For the nonsense code (reduced from real code): -------------------------------------------------- struct s { unsigned int foo : 11; unsigned int flag1 : 1; unsigned int bar : 11; unsigned int flag2 : 1; }; void f (int n, int *x, struct s *ptr, struct s flags) { for (int i = 0; i < n; ++i) if (x[i] == 1) flags.flag1 = 1; else if (x[i] == 2) flags.flag2 = 1; else if (x[i] == 3) { if (flags.flag1) *ptr++ = flags; } else if (x[i] == 4) { if (flags.flag2) *ptr++ = flags; } else *ptr++ = flags; } -------------------------------------------------- SRA significantly pessimises the output. At the machine level, each update to flags is usually a simple register OR, bit-test, or move, but SRA instead decides to split flags up into 4 pieces and reassemble it for "*ptr++ = flags" (which in the original code is the hot statement).

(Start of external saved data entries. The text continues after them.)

`src/axi_config.svh`:
```
`ifndef AXI_CONFIG_SVH
`define AXI_CONFIG_SVH

// bus widths shared by the full AXI and AXI-Lite sides
`define AXI_ADDR_WIDTH 20
`define AXI_DATA_WIDTH 16
`define AXI_ID_WIDTH 4

// one strobe bit per data byte
`define AXI_STRB_WIDTH (`AXI_DATA_WIDTH / 8)

`endif

```
`src/axi_pkg.sv`:
```
`include "axi_config.svh"

package axi_pkg;

  typedef enum logic [1:0] {
    FIXED = 2'b00,
    INCR  = 2'b01,
    WRAP  = 2'b10
  } burst_e;

  // encoding order is also the severity order
  typedef enum logic [1:0] {
    OKAY   = 2'b00,
    EXOKAY = 2'b01,
    SLVERR = 2'b10,
    DECERR = 2'b11
  } resp_e;

  // shared by AW and AR
  typedef struct packed {
    logic [`AXI_ID_WIDTH-1:0]   id;
    logic [`AXI_ADDR_WIDTH-1:0] addr;
    logic [7:0]                 len;
    logic [2:0]                 size;
    burst_e                     burst;
  } ax_t;

  typedef struct packed {
    logic [`AXI_DATA_WIDTH-1:0] data;
    logic [`AXI_STRB_WIDTH-1:0] strb;
    logic                       last;
  } w_t;

  typedef struct packed {
    logic [`AXI_ID_WIDTH-1:0] id;
    resp_e                    resp;
  } b_t;

  typedef struct packed {
    logic [`AXI_ID_WIDTH-1:0]   id;
    logic [`AXI_DATA_WIDTH-1:0] data;
    resp_e                      resp;
    logic                       last;
  } r_t;

endpackage

```
`src/axil_pkg.sv`:
```
`include "axi_config.svh"

package axil_pkg;

  // AW and AR carry only the address on the lite side
  typedef struct packed {
    logic [`AXI_ADDR_WIDTH-1:0] addr;
  } a_t;

  typedef struct packed {
    logic [`AXI_DATA_WIDTH-1:0] data;
    logic [`AXI_STRB_WIDTH-1:0] strb;
  } w_t;

  // response codes are the same as on full AXI
  typedef struct packed {
    logic [`AXI_DATA_WIDTH-1:0] data;
    axi_pkg::resp_e             resp;
  } r_t;

endpackage

```
`src/burst_addr_gen.sv`:
```
`timescale 1ns/1ps
`include "axi_config.svh"

module burst_addr_gen (
  input  logic                       clk,
  input  logic                       rst_n,
  input  logic                       load,
  input  logic                       step,
  input  axi_pkg::ax_t               ax,
  output logic [`AXI_ADDR_WIDTH-1:0] addr
);

  localparam int AW = `AXI_ADDR_WIDTH;

  logic [AW-1:0]   addr_q;
  logic [7:0]      len_q;
  logic [2:0]      size_q;
  axi_pkg::burst_e burst_q;
  logic [AW-1:0]   stride;
  logic [AW-1:0]   incr_addr;
  logic [AW-1:0]   wrap_mask;
  logic [AW-1:0]   next_addr;

  assign stride    = AW'(1) << size_q;
  assign incr_addr = addr_q + stride;

  // wrap window is (len+1) strides and is aligned to its own size
  assign wrap_mask = ((AW'(len_q) + AW'(1)) << size_q) - AW'(1);

  always_comb begin
    case (burst_q)
      axi_pkg::FIXED: next_addr = addr_q;
      axi_pkg::WRAP:  next_addr = (addr_q & ~wrap_mask) | (incr_addr & wrap_mask);
      default:        next_addr = incr_addr;
    endcase
  end

  always_ff @(posedge clk) begin
    if (!rst_n) begin
      addr_q  <= '0;
      len_q   <= '0;
      size_q  <= '0;
      burst_q <= axi_pkg::INCR;
    end else if (load) begin
      addr_q  <= ax.addr;
      len_q   <= ax.len;
      size_q  <= ax.size;
      burst_q <= ax.burst;
    end else if (step) begin
      addr_q <= next_addr;
    end
  end

  assign addr = addr_q;

endmodule

```
`src/resp_merge.sv`:
```
`timescale 1ns/1ps
`include "axi_config.svh"

module resp_merge (
  input  logic                     clk,
  input  logic                     rst_n,
  input  logic                     clear,
  input  logic                     fold,
  input  logic [`AXI_ID_WIDTH-1:0] id,
  input  axi_pkg::resp_e           resp,
  output axi_pkg::b_t              b
);

  logic [`AXI_ID_WIDTH-1:0] id_q;
  axi_pkg::resp_e           resp_q;

  always_ff @(posedge clk) begin
    if (clear) begin
      id_q <= id;
    end
  end

  // higher code is the more severe response
  always_ff @(posedge clk) begin
    if (!rst_n) begin
      resp_q <= axi_pkg::OKAY;
    end else if (clear) begin
      resp_q <= axi_pkg::OKAY;
    end else if (fold && (resp > resp_q)) begin
      resp_q <= resp;
    end
  end

  assign b.id   = id_q;
  assign b.resp = resp_q;

endmodule

```
`src/burst_ctrl.sv`:
```
`timescale 1ns/1ps
`include "axi_config.svh"

module burst_ctrl (
  input  logic                     clk,
  input  logic                     rst_n,
  input  axi_pkg::ax_t             s_aw,
  input  logic                     s_awvalid,
  output logic                     s_awready,
  input  logic                     s_wvalid,
  output logic                     s_wready,
  output logic                     s_bvalid,
  input  logic                     s_bready,
  input  axi_pkg::ax_t             s_ar,
  input  logic                     s_arvalid,
  output logic                     s_arready,
  output logic                     s_rvalid,
  input  logic                     s_rready,
  output logic                     m_awvalid,
  input  logic                     m_awready,
  output logic                     m_wvalid,
  input  logic                     m_wready,
  input  logic                     m_bvalid,
  output logic                     m_bready,
  output logic                     m_arvalid,
  input  logic                     m_arready,
  input  logic                     m_rvalid,
  output logic                     m_rready,
  output logic                     wr_load,
  output logic                     wr_step,
  output logic                     rd_load,
  output logic                     rd_step,
  output logic                     resp_clear,
  output logic                     resp_fold,
  output logic [`AXI_ID_WIDTH-1:0] rd_id,
  output logic                     rd_last
);

  typedef enum logic [1:0] {
    WR_IDLE,
    WR_ISSUE,
    WR_RESP_WAIT,
    WR_RESPOND
  } wr_state_e;

  typedef enum logic [1:0] {
    RD_IDLE,
    RD_ISSUE,
    RD_WAIT
  } rd_state_e;

  wr_state_e                wr_state;
  rd_state_e                rd_state;
  logic [7:0]               wr_len;
  logic [7:0]               wr_cnt;
  logic [7:0]               rd_len;
  logic [7:0]               rd_cnt;
  logic [`AXI_ID_WIDTH-1:0] rd_id_q;
  logic                     aw_done;
  logic                     w_done;
  logic                     aw_ok;
  logic                     w_ok;
  logic                     b_fire;
  logic                     r_fire;

  // write side
  assign s_awready  = (wr_state == WR_IDLE);
  assign wr_load    = s_awvalid && s_awready;
  assign resp_clear = wr_load;

  // both lite channels follow the AXI W beat and each drops once taken
  assign m_awvalid = (wr_state == WR_ISSUE) && s_wvalid && !aw_done;
  assign m_wvalid  = (wr_state == WR_ISSUE) && s_wvalid && !w_done;
  assign aw_ok     = aw_done || (m_awvalid && m_awready);
  assign w_ok      = w_done || (m_wvalid && m_wready);
  assign s_wready  = (wr_state == WR_ISSUE) && s_wvalid && aw_ok && w_ok;

  assign m_bready  = (wr_state == WR_RESP_WAIT);
  assign b_fire    = m_bvalid && m_bready;
  assign resp_fold = b_fire;
  assign wr_step   = b_fire;
  assign s_bvalid  = (wr_state == WR_RESPOND);

  always_ff @(posedge clk) begin
    if (!rst_n) begin
      wr_state <= WR_IDLE;
      wr_len   <= '0;
      wr_cnt   <= '0;
      aw_done  <= 1'b0;
      w_done   <= 1'b0;
    end else begin
      case (wr_state)
        WR_IDLE: begin
          if (wr_load) begin
            wr_len   <= s_aw.len;
            wr_cnt   <= '0;
            wr_state <= WR_ISSUE;
          end
        end
        WR_ISSUE: begin
          if (s_wready) begin
            aw_done  <= 1'b0;
            w_done   <= 1'b0;
            wr_state <= WR_RESP_WAIT;
          end else begin
            aw_done <= aw_ok;
            w_done  <= w_ok;
          end
        end
        WR_RESP_WAIT: begin
          if (b_fire) begin
            if (wr_cnt == wr_len) begin
              wr_state <= WR_RESPOND;
            end else begin
              wr_cnt   <= wr_cnt + 8'd1;
              wr_state <= WR_ISSUE;
            end
          end
        end
        default: begin
          if (s_bready) begin
            wr_state <= WR_IDLE;
          end
        end
      endcase
    end
  end

  // read side keeps one lite read outstanding at a time
  assign s_arready = (rd_state == RD_IDLE);
  assign rd_load   = s_arvalid && s_arready;
  assign m_arvalid = (rd_state == RD_ISSUE);
  assign m_rready  = (rd_state == RD_WAIT) && s_rready;
  assign s_rvalid  = (rd_state == RD_WAIT) && m_rvalid;
  assign r_fire    = s_rvalid && s_rready;
  assign rd_step   = r_fire;
  assign rd_id     = rd_id_q;
  assign rd_last   = (rd_cnt == rd_len);

  always_ff @(posedge clk) begin
    if (rd_load) begin
      rd_id_q <= s_ar.id;
    end
  end

  always_ff @(posedge clk) begin
    if (!rst_n) begin
      rd_state <= RD_IDLE;
      rd_len   <= '0;
      rd_cnt   <= '0;
    end else begin
      case (rd_state)
        RD_IDLE: begin
          if (rd_load) begin
            rd_len   <= s_ar.len;
            rd_cnt   <= '0;
            rd_state <= RD_ISSUE;
          end
        end
        RD_ISSUE: begin
          if (m_arready) begin
            rd_state <= RD_WAIT;
          end
        end
        default: begin
          if (r_fire) begin
            if (rd_last) begin
              rd_state <= RD_IDLE;
            end else begin
              rd_cnt   <= rd_cnt + 8'd1;
              rd_state <= RD_ISSUE;
            end
          end
        end
      endcase
    end
  end

endmodule

```
`src/axi_axil_adapter.sv`:
```
`timescale 1ns/1ps
`include "axi_config.svh"

module axi_axil_adapter (
  input  logic           clk,
  input  logic           rst_n,
  input  axi_pkg::ax_t   s_aw,
  input  logic           s_awvalid,
  output logic           s_awready,
  input  axi_pkg::w_t    s_w,
  input  logic           s_wvalid,
  output logic           s_wready,
  output axi_pkg::b_t    s_b,
  output logic           s_bvalid,
  input  logic           s_bready,
  input  axi_pkg::ax_t   s_ar,
  input  logic           s_arvalid,
  output logic           s_arready,
  output axi_pkg::r_t    s_r,
  output logic           s_rvalid,
  input  logic           s_rready,
  output axil_pkg::a_t   m_aw,
  output logic           m_awvalid,
  input  logic           m_awready,
  output axil_pkg::w_t   m_w,
  output logic           m_wvalid,
  input  logic           m_wready,
  input  axi_pkg::resp_e m_bresp,
  input  logic           m_bvalid,
  output logic           m_bready,
  output axil_pkg::a_t   m_ar,
  output logic           m_arvalid,
  input  logic           m_arready,
  input  axil_pkg::r_t   m_r,
  input  logic           m_rvalid,
  output logic           m_rready
);

  logic                       wr_load;
  logic                       wr_step;
  logic                       rd_load;
  logic                       rd_step;
  logic                       resp_clear;
  logic                       resp_fold;
  logic [`AXI_ID_WIDTH-1:0]   rd_id;
  logic                       rd_last;
  logic [`AXI_ADDR_WIDTH-1:0] wr_addr;
  logic [`AXI_ADDR_WIDTH-1:0] rd_addr;

  // lite payloads
  assign m_aw.addr = wr_addr;
  assign m_ar.addr = rd_addr;
  assign m_w.data  = s_w.data;
  assign m_w.strb  = s_w.strb;

  // read beats pass through with the stored id
  assign s_r.id   = rd_id;
  assign s_r.data = m_r.data;
  assign s_r.resp = m_r.resp;
  assign s_r.last = rd_last;

  burst_ctrl burst_ctrl_i (
    .clk       (clk),
    .rst_n     (rst_n),
    .s_aw      (s_aw),
    .s_awvalid (s_awvalid),
    .s_awready (s_awready),
    .s_wvalid  (s_wvalid),
    .s_wready  (s_wready),
    .s_bvalid  (s_bvalid),
    .s_bready  (s_bready),
    .s_ar      (s_ar),
    .s_arvalid (s_arvalid),
    .s_arready (s_arready),
    .s_rvalid  (s_rvalid),
    .s_rready  (s_rready),
    .m_awvalid (m_awvalid),
    .m_awready (m_awready),
    .m_wvalid  (m_wvalid),
    .m_wready  (m_wready),
    .m_bvalid  (m_bvalid),
    .m_bready  (m_bready),
    .m_arvalid (m_arvalid),
    .m_arready (m_arready),
    .m_rvalid  (m_rvalid),
    .m_rready  (m_rready),
    .wr_load   (wr_load),
    .wr_step   (wr_step),
    .rd_load   (rd_load),
    .rd_step   (rd_step),
    .resp_clear(resp_clear),
    .resp_fold (resp_fold),
    .rd_id     (rd_id),
    .rd_last   (rd_last)
  );

  burst_addr_gen wr_addr_i (
    .clk  (clk),
    .rst_n(rst_n),
    .load (wr_load),
    .step (wr_step),
    .ax   (s_aw),
    .addr (wr_addr)
  );

  burst_addr_gen rd_addr_i (
    .clk  (clk),
    .rst_n(rst_n),
    .load (rd_load),
    .step (rd_step),
    .ax   (s_ar),
    .addr (rd_addr)
  );

  resp_merge resp_merge_i (
    .clk  (clk),
    .rst_n(rst_n),
    .clear(resp_clear),
    .fold (resp_fold),
    .id   (s_aw.id),
    .resp (m_bresp),
    .b    (s_b)
  );

endmodule

```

Total scalarization fun I guess.
SRA only decides to create replacements for the single-bit flags, we don't do total scalarization when there are bit-fields. Part of the problem, is that SRA sees some accesses to the flags directly: flags.flag1 = 1; but others it does not really see because they are quite indirect: _13 = BIT_FIELD_REF <flags, 8, 8>; _14 = _13 & 8; if (_14 != 0) ...and it still decides to scalarize (more on that below), which means that it has to store the flag back to flags before the BIT_FIELD_REF, which leads to impression of the access being split into four parts. Having said that, scalarizing bit-fields, and even more so 1-bit flags, when there are not multiple reads from the bit-field itself, is probably not useful (in the case of non-bit fields it can lead to disappearance of the aggregate). So, would the following help the real code that you derived the testcase from? diff --git a/gcc/tree-sra.c b/gcc/tree-sra.c index d177f1ba11c..d3c3a4584a0 100644 --- a/gcc/tree-sra.c +++ b/gcc/tree-sra.c @@ -2519,7 +2519,8 @@ analyze_access_subtree (struct access *root, struct access *parent, && (totally || !root->grp_total_scalarization) && (totally || root->grp_hint - || ((root->grp_scalar_read || root->grp_assignment_read) + || (root->size > 1 + && (root->grp_scalar_read || root->grp_assignment_read) && (root->grp_scalar_write || root->grp_assignment_write)))) { /* Always create access replacements that cover the whole access. @@ -2562,11 +2563,10 @@ analyze_access_subtree (struct access *root, struct access *parent, && scalar && !root->first_child && !root->grp_total_scalarization && (root->grp_scalar_write || root->grp_assignment_write) + && (!root->grp_scalar_read && !root->grp_assignment_read) && !bitmap_bit_p (cannot_scalarize_away_bitmap, DECL_UID (root->base))) { - gcc_checking_assert (!root->grp_scalar_read - && !root->grp_assignment_read); sth_created = true; if (MAY_HAVE_DEBUG_BIND_STMTS) {